Docosapentaenoic acid, or DPA, is a lesser known member of the omega-3 family.
Although DPA, EPA and DHA work together to ensure the proper functioning of the human body, scientific research has shown that each of these fatty acids have unique advantages.
Docosapentaenoic acid (DPA) is an n-3 fatty acid that is structurally similar to eicosapentaenoic acid (EPA) with the same number of double bonds, but two more carbon chain units.
The growth and development of the central nervous system is particularly dependent upon the presence of an adequate amount of the very long chain, highly unsaturated fatty acids, docosapentaenoic (DPA) and docosahexaenoic (DHA) acids. Attention deficit hyperactivity disorder and failures in the development of the visual system in essential fatty acids deficiencies are two examples of this dependency.
Docosapentaenoic acid retro-converts to EPA. Predominantly found in skeletal muscle and heart and kidney tissue, Docosapentaenoic acid is a potent inhibitor of COX-1, an enzyme which induces platelet aggregation, especially in women. Moreover, this omega-3 has wound-healing abilities and helps with the formation of new blood vessels.
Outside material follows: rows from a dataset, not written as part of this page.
--- config.mk ---
export PLATFORM = sky130hd
export DESIGN_NAME = ram_acc_ctrl
export DESIGN_NICKNAME = d
export VERILOG_FILES = /design/src/rtl/ram_acc_pkg.sv /design/src/rtl/ram_acc_ctrl_rom.sv /design/src/rtl/ram_acc_ctrl.sv
export SDC_FILE = /design/constraint.sdc
export NUM_CORES = 1
export LEC_CHECK = 0
export CORE_MARGIN = 1.5
export CORE_UTILIZATION = 41
export CTS_CLUSTER_SIZE = 10
export DETAILED_ROUTE_END_ITERATION = 6
export HOLD_SLACK_MARGIN = 0.05
export PLACE_DENSITY = 0.74
export SLEW_MARGIN = 15
export SYNTH_ARGS = -nofsm -noshare
export SYNTH_HDL_FRONTEND = slang
export SYNTH_SLANG_ARGS = --single-unit
--- constraint.sdc ---
create_clock -name init_clock -period 1.6 [get_ports init_clock]
set_input_delay 0.48 -clock init_clock [delete_from_list [all_inputs] [get_ports init_clock]]
set_output_delay 0.48 -clock init_clock [all_outputs]
set_load 0.01 [all_outputs]
--- src/rtl/ram_acc_pkg.sv ---
// ram_acc_pkg
// Shared definitions for the RAM4_8 / alu / accumulator sequencer:
// datapath widths, controller state encoding, ALU operation codes and
// the constant table written into the RAM after every reset.
package ram_acc_pkg;

  localparam int WORDSIZE = 8;
  localparam int ADDR_W   = 2;
  localparam int DEPTH    = 4;

  // Address of the last table word; both INIT and the accumulate loop stop here.
  localparam logic [ADDR_W-1:0] LAST_IDX = ADDR_W'(DEPTH - 1);

  typedef enum logic [2:0] {
    INIT = 3'd0,
    IDLE = 3'd1,
    CLR  = 3'd2,
    READ = 3'd3,
    ACC  = 3'd4,
    DONE = 3'd5
  } state_t;

  // Operation codes understood by the external alu.
  typedef enum logic [1:0] {
    ALU_ADD = 2'b00,
    ALU_SUB = 2'b01,
    ALU_AND = 2'b10,
    ALU_XOR = 2'b11
  } alu_op_t;

  localparam logic [WORDSIZE-1:0] INIT_TABLE [DEPTH] = '{8'd74, 8'd29, 8'd32, 8'd20};

endpackage

--- src/rtl/ram_acc_ctrl_rom.sv ---
// ram_init_rom
// Combinational lookup of the power-up RAM contents.
// Ports:
//   idx  - table index (RAM address being initialised)
//   data - table word for that index
module ram_init_rom
  import ram_acc_pkg::*;
(
  input  logic [ADDR_W-1:0]   idx,
  output logic [WORDSIZE-1:0] data
);

  always_comb begin
    data = INIT_TABLE[idx];
  end

endmodule
### config.mk
export PLATFORM = sky130hd
export DESIGN_NAME = block_dispatcher
export DESIGN_NICKNAME = d
export VERILOG_FILES = /design/src/rtl/block_dispatcher.sv
export SDC_FILE = /design/constraint.sdc
export NUM_CORES = 1
export LEC_CHECK = 0
export ABC_CLOCK_PERIOD_IN_PS = 3230
export CAP_MARGIN = 10
export CELL_PAD_IN_SITES_DETAIL_PLACEMENT = 2
export CELL_PAD_IN_SITES_GLOBAL_PLACEMENT = 2
export CORE_MARGIN = 3
export CORE_UTILIZATION = 31
export DETAILED_ROUTE_END_ITERATION = 10
export MAX_ROUTING_LAYER = met4
export PLACE_DENSITY_LB_ADDON = 0.1
export SLEW_MARGIN = 20
export SYNTH_ARGS = -nofsm -noshare
export SYNTH_HDL_FRONTEND = slang
export SYNTH_SLANG_ARGS = --single-unit
### constraint.sdc
create_clock -name clk -period 3.23 [get_ports clk]
set_input_delay 0.646 -clock clk [delete_from_list [all_inputs] [get_ports clk]]
set_output_delay 0.646 -clock clk [all_outputs]
set_load 0.005 [all_outputs]
===== src/flat_wrapper.sv =====
// flat-port wrapper written by rule: the top's interface ports become plain ports
module decode_stage_flat import decode_stage_pkg::*;
#(
  parameter int XLEN       = 32,
  parameter int REG_ADDR_W = 5
)
  (clk, rst, flush, bus_in_valid, bus_in_instr_addr, bus_in_instr, bus_reg1_data, bus_reg2_data, bus_out_ready, bus_in_ready, bus_reg1_addr, bus_reg2_addr, bus_out_valid, bus_out_instr_addr, bus_out_instr, bus_out_op1, bus_out_op2, bus_out_jump_op1, bus_out_jump_op2, bus_out_write_addr, bus_out_wen, bus_out_illegal);
  decode_stage_if #(.XLEN(XLEN), .REG_ADDR_W(REG_ADDR_W)) bus_i ();
  input  logic clk;
  input  logic rst;
  input  logic flush;
  input wire logic [$bits(bus_i.in_valid)-1:0] bus_in_valid;
  input wire logic [$bits(bus_i.in_instr_addr)-1:0] bus_in_instr_addr;
  input wire logic [$bits(bus_i.in_instr)-1:0] bus_in_instr;
  input wire logic [$bits(bus_i.reg1_data)-1:0] bus_reg1_data;
  input wire logic [$bits(bus_i.reg2_data)-1:0] bus_reg2_data;
  input wire logic [$bits(bus_i.out_ready)-1:0] bus_out_ready;
  output wire logic [$bits(bus_i.in_ready)-1:0] bus_in_ready;
  output wire logic [$bits(bus_i.reg1_addr)-1:0] bus_reg1_addr;
  output wire logic [$bits(bus_i.reg2_addr)-1:0] bus_reg2_addr;
  output wire logic [$bits(bus_i.out_valid)-1:0] bus_out_valid;
  output wire logic [$bits(bus_i.out_instr_addr)-1:0] bus_out_instr_addr;
  output wire logic [$bits(bus_i.out_instr)-1:0] bus_out_instr;
  output wire logic [$bits(bus_i.out_op1)-1:0] bus_out_op1;
  output wire logic [$bits(bus_i.out_op2)-1:0] bus_out_op2;
  output wire logic [$bits(bus_i.out_jump_op1)-1:0] bus_out_jump_op1;
  output wire logic [$bits(bus_i.out_jump_op2)-1:0] bus_out_jump_op2;
  output wire logic [$bits(bus_i.out_write_addr)-1:0] bus_out_write_addr;
  output wire logic [$bits(bus_i.out_wen)-1:0] bus_out_wen;
  output wire logic [$bits(bus_i.out_illegal)-1:0] bus_out_illegal;
  assign bus_i.in_valid = bus_in_valid;
  assign bus_i.in_instr_addr = bus_in_instr_addr;
  assign bus_i.in_instr = bus_in_instr;
  assign bus_i.reg1_data = bus_reg1_data;
  assign bus_i.reg2_data = bus_reg2_data;
  assign bus_i.out_ready = bus_out_ready;
  assign bus_in_ready = bus_i.in_ready;
  assign bus_reg1_addr = bus_i.reg1_addr;
  assign bus_reg2_addr = bus_i.reg2_addr;
  assign bus_out_valid = bus_i.out_valid;
  assign bus_out_instr_addr = bus_i.out_instr_addr;
  assign bus_out_instr = bus_i.out_instr;
  assign bus_out_op1 = bus_i.out_op1;
  assign bus_out_op2 = bus_i.out_op2;
  assign bus_out_jump_op1 = bus_i.out_jump_op1;
  assign bus_out_jump_op2 = bus_i.out_jump_op2;
  assign bus_out_write_addr = bus_i.out_write_addr;
  assign bus_out_wen = bus_i.out_wen;
  assign bus_out_illegal = bus_i.out_illegal;
  decode_stage #(.XLEN(XLEN), .REG_ADDR_W(REG_ADDR_W)) u_core (.clk(clk), .rst(rst), .flush(flush), .bus(bus_i));
endmodule
$ cat src/rtl/insight_hpm_counter_bank.sv
// insight_hpm_counter_bank
// -------------------------
// Bank of NUM_CTRS hardware performance-monitor counters. Each counter owns an
// event-select mask over NUM_EVENTS multi-bit increment lanes. The increment is
// summed and registered in stage 1 (inc_q), then added to the counter in stage 2,
// so an event sampled in cycle t shows on rd_data from cycle t+2.
//
// Ports
//   clock      in   sole clock
//   reset      in   synchronous, active-high reset
//   evt_inc    in   per-lane increments, lane k at [k*INC_W +: INC_W]
//   inhibit    in   per-counter count inhibit (forces stage-1 sum to 0)
//   cfg_we     in   write event_sel[cfg_idx] <= cfg_wdata
//   cfg_idx    in   config target (out-of-range index: write ignored)
//   cfg_wdata  in   new event_sel mask
//   ctr_we     in   write counter[ctr_idx] <= ctr_wdata (beats stage 2)
//   ctr_idx    in   counter write target (out-of-range index: write ignored)
//   ctr_wdata  in   new counter value
//   ovf_clr    in   per-counter clear of the sticky overflow flag
//   rd_idx     in   read select
//   rd_data    out  counter[rd_idx], 0 when rd_idx is out of range
//   rd_sel     out  event_sel[rd_idx], 0 when rd_idx is out of range
//   ovf        out  sticky overflow flags
//   snap_req   in   snapshot request          (INSIGHT_HPM_SNAPSHOT_EN only)
//   snap_data  out  snapshot of all counters  (INSIGHT_HPM_SNAPSHOT_EN only)
//
// Interface semantics: there is no valid/ready handshake; every input is sampled
// on every rising clock edge and all counters update in parallel.
//
// Optional feature macro: INSIGHT_HPM_SNAPSHOT_EN adds snap_req/snap_data and
// the snapshot registers. Without it those ports and registers do not exist.

module insight_hpm_counter_bank #(
  parameter int  NUM_CTRS   = 4,
  parameter int  CTR_WIDTH  = 40,
  parameter int  NUM_EVENTS = 32,
  parameter int  INC_W      = 2,
  localparam int SUM_W      = $clog2(NUM_EVENTS * ((1 << INC_W) - 1) + 1),
  localparam int IDX_W      = (NUM_CTRS > 1) ? $clog2(NUM_CTRS) : 1
) (
  input  logic                        clock,
  input  logic                        reset,
  input  logic [NUM_EVENTS*INC_W-1:0] evt_inc,
  input  logic [NUM_CTRS-1:0]         inhibit,
  input  logic                        cfg_we,
  input  logic [IDX_W-1:0]            cfg_idx,
  input  logic [NUM_EVENTS-1:0]       cfg_wdata,
  input  logic                        ctr_we,
  input  logic [IDX_W-1:0]            ctr_idx,
  input  logic [CTR_WIDTH-1:0]        ctr_wdata,
  input  logic [NUM_CTRS-1:0]         ovf_clr,
  input  logic [IDX_W-1:0]            rd_idx,
  output logic [CTR_WIDTH-1:0]        rd_data,
  output logic [NUM_EVENTS-1:0]       rd_sel,
  output logic [NUM_CTRS-1:0]         ovf
`ifdef INSIGHT_HPM_SNAPSHOT_EN
  ,
  input  logic                        snap_req,
  output logic [NUM_CTRS*CTR_WIDTH-1:0] snap_data
`endif
);

  // The stage-1 sum must fit in a counter with room to spare.
  generate
    if (CTR_WIDTH <= SUM_W) begin : g_width_check
      $error("insight_hpm_counter_bank: CTR_WIDTH must exceed SUM_W");
    end
  endgenerate

  logic [CTR_WIDTH-1:0]  ctr_q   [NUM_CTRS];
  logic [CTR_WIDTH-1:0]  ctr_d   [NUM_CTRS];
  logic [NUM_EVENTS-1:0] sel_q   [NUM_CTRS];
  logic [NUM_EVENTS-1:0] sel_d   [NUM_CTRS];
  logic [SUM_W-1:0]      inc_q   [NUM_CTRS];
  logic [SUM_W-1:0]      inc_d   [NUM_CTRS];
  logic [CTR_WIDTH:0]    add_ext [NUM_CTRS];
  logic [NUM_CTRS-1:0]   ovf_set;
  logic [NUM_CTRS-1:0]   ovf_q;
  logic [NUM_CTRS-1:0]   ovf_d;

  // Stage 1: masked sum of the lane increments, computed at full SUM_W width so
  // it can never truncate. Inhibit zeroes the whole sum.
  always_comb begin
    for (int i = 0; i < NUM_CTRS; i++) begin
      inc_d[i] = '0;
      if (!inhibit[i]) begin
        for (int k = 0; k < NUM_EVENTS; k++) begin
          if (sel_q[i][k]) begin
            inc_d[i] = inc_d[i] + SUM_W'(evt_inc[k*INC_W +: INC_W]);
          end
        end
      end
    end
  end

  // Stage 2 plus configuration. A counter write replaces the stage-2 result
  // outright, so the pending inc_q for that counter is dropped along with any
  // carry it would have produced. Overflow set takes priority over clear.
  always_comb begin
    ovf_set = '0;
    ovf_d   = '0;
    for (int i = 0; i < NUM_CTRS; i++) begin
      sel_d[i]   = (cfg_we && (cfg_idx == IDX_W'(i))) ? cfg_wdata : sel_q[i];
      add_ext[i] = {1'b0, ctr_q[i]} + (CTR_WIDTH+1)'(inc_q[i]);
      if (ctr_we && (ctr_idx == IDX_W'(i))) begin
        ctr_d[i]   = ctr_wdata;
        ovf_set[i] = 1'b0;
      end else begin
        ctr_d[i]   = add_ext[i][CTR_WIDTH-1:0];
        ovf_set[i] = add_ext[i][CTR_WIDTH];
      end
      ovf_d[i] = ovf_set[i] | (ovf_q[i] & ~ovf_clr[i]);
    end
  end

  always_ff @(posedge clock) begin
    if (reset) begin
      for (int i = 0; i < NUM_CTRS; i++) begin
        ctr_q[i] <= '0;
        sel_q[i] <= '0;
        inc_q[i] <= '0;
      end
      ovf_q <= '0;
    end else begin
      for (int i = 0; i < NUM_CTRS; i++) begin
        ctr_q[i] <= ctr_d[i];
        sel_q[i] <= sel_d[i];
        inc_q[i] <= inc_d[i];
      end
      ovf_q <= ovf_d;
    end
  end

  // Read port: a compare-per-counter mux so indices beyond NUM_CTRS read as 0
  // even when NUM_CTRS is not a power of two.
  always_comb begin
    rd_data = '0;
    rd_sel  = '0;
    for (int i = 0; i < NUM_CTRS; i++) begin
      if (rd_idx == IDX_W'(i)) begin
        rd_data = ctr_q[i];
        rd_sel  = sel_q[i];
      end
    end
  end

  assign ovf = ovf_q;

`ifdef INSIGHT_HPM_SNAPSHOT_EN
  // Snapshot captures the post-update values (ctr_d), i.e. what rd_data will
  // show in the next cycle, including a same-cycle software write.
  logic [NUM_CTRS*CTR_WIDTH-1:0] snap_q;

  always_ff @(posedge clock) begin
    if (reset) begin
      snap_q <= '0;
    end else if (snap_req) begin
      for (int i = 0; i < NUM_CTRS; i++) begin
        snap_q[i*CTR_WIDTH +: CTR_WIDTH] <= ctr_d[i];
      end
    end
  end

  assign snap_data = snap_q;
`endif

endmodule
## config.mk

```make
export PLATFORM = sky130hd
export DESIGN_NAME = mul_share_arb
export DESIGN_NICKNAME = d
export VERILOG_FILES = /design/src/rtl/mul_share_pkg.sv /design/src/rtl/mul_share_arb_mul_shift_add.sv /design/src/rtl/mul_share_arb.sv
export SDC_FILE = /design/constraint.sdc
export NUM_CORES = 1
export LEC_CHECK = 0
export ABC_AREA = 1
export BUFFER_PORTS_ARGS = -buffer_cell sky130_fd_sc_hd__buf_2
export CAP_MARGIN = 20
export CORE_UTILIZATION = 50
export CTS_CLUSTER_DIAMETER = 200
export DETAILED_ROUTE_END_ITERATION = 12
export GPL_TIMING_DRIVEN = 0
export PLACE_DENSITY_LB_ADDON = 0.08
export SLEW_MARGIN = 10
export SYNTH_ARGS = -nofsm -noshare
export SYNTH_HDL_FRONTEND = slang
export SYNTH_SLANG_ARGS = --single-unit
export TNS_END_PERCENT = 100
```

## constraint.sdc

```tcl
create_clock -name clk_i -period 5.3 [get_ports clk_i]
set_input_delay 1.06 -clock clk_i [delete_from_list [all_inputs] [get_ports clk_i]]
set_output_delay 1.06 -clock clk_i [all_outputs]
set_load 0.02 [all_outputs]
```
Docosapentaenoic acid is also involved in altering the gene expression – especially genes that reduce the synthesis of fat in the body. And Docosapentaenoic acid plays a part in reducing the expression of inflammatory genes too.
Inadequate dietary intake and low circulating blood levels of DPA may serve as a predictor and indicator of a broad range of cardiovascular, neurological and cognitive diseases.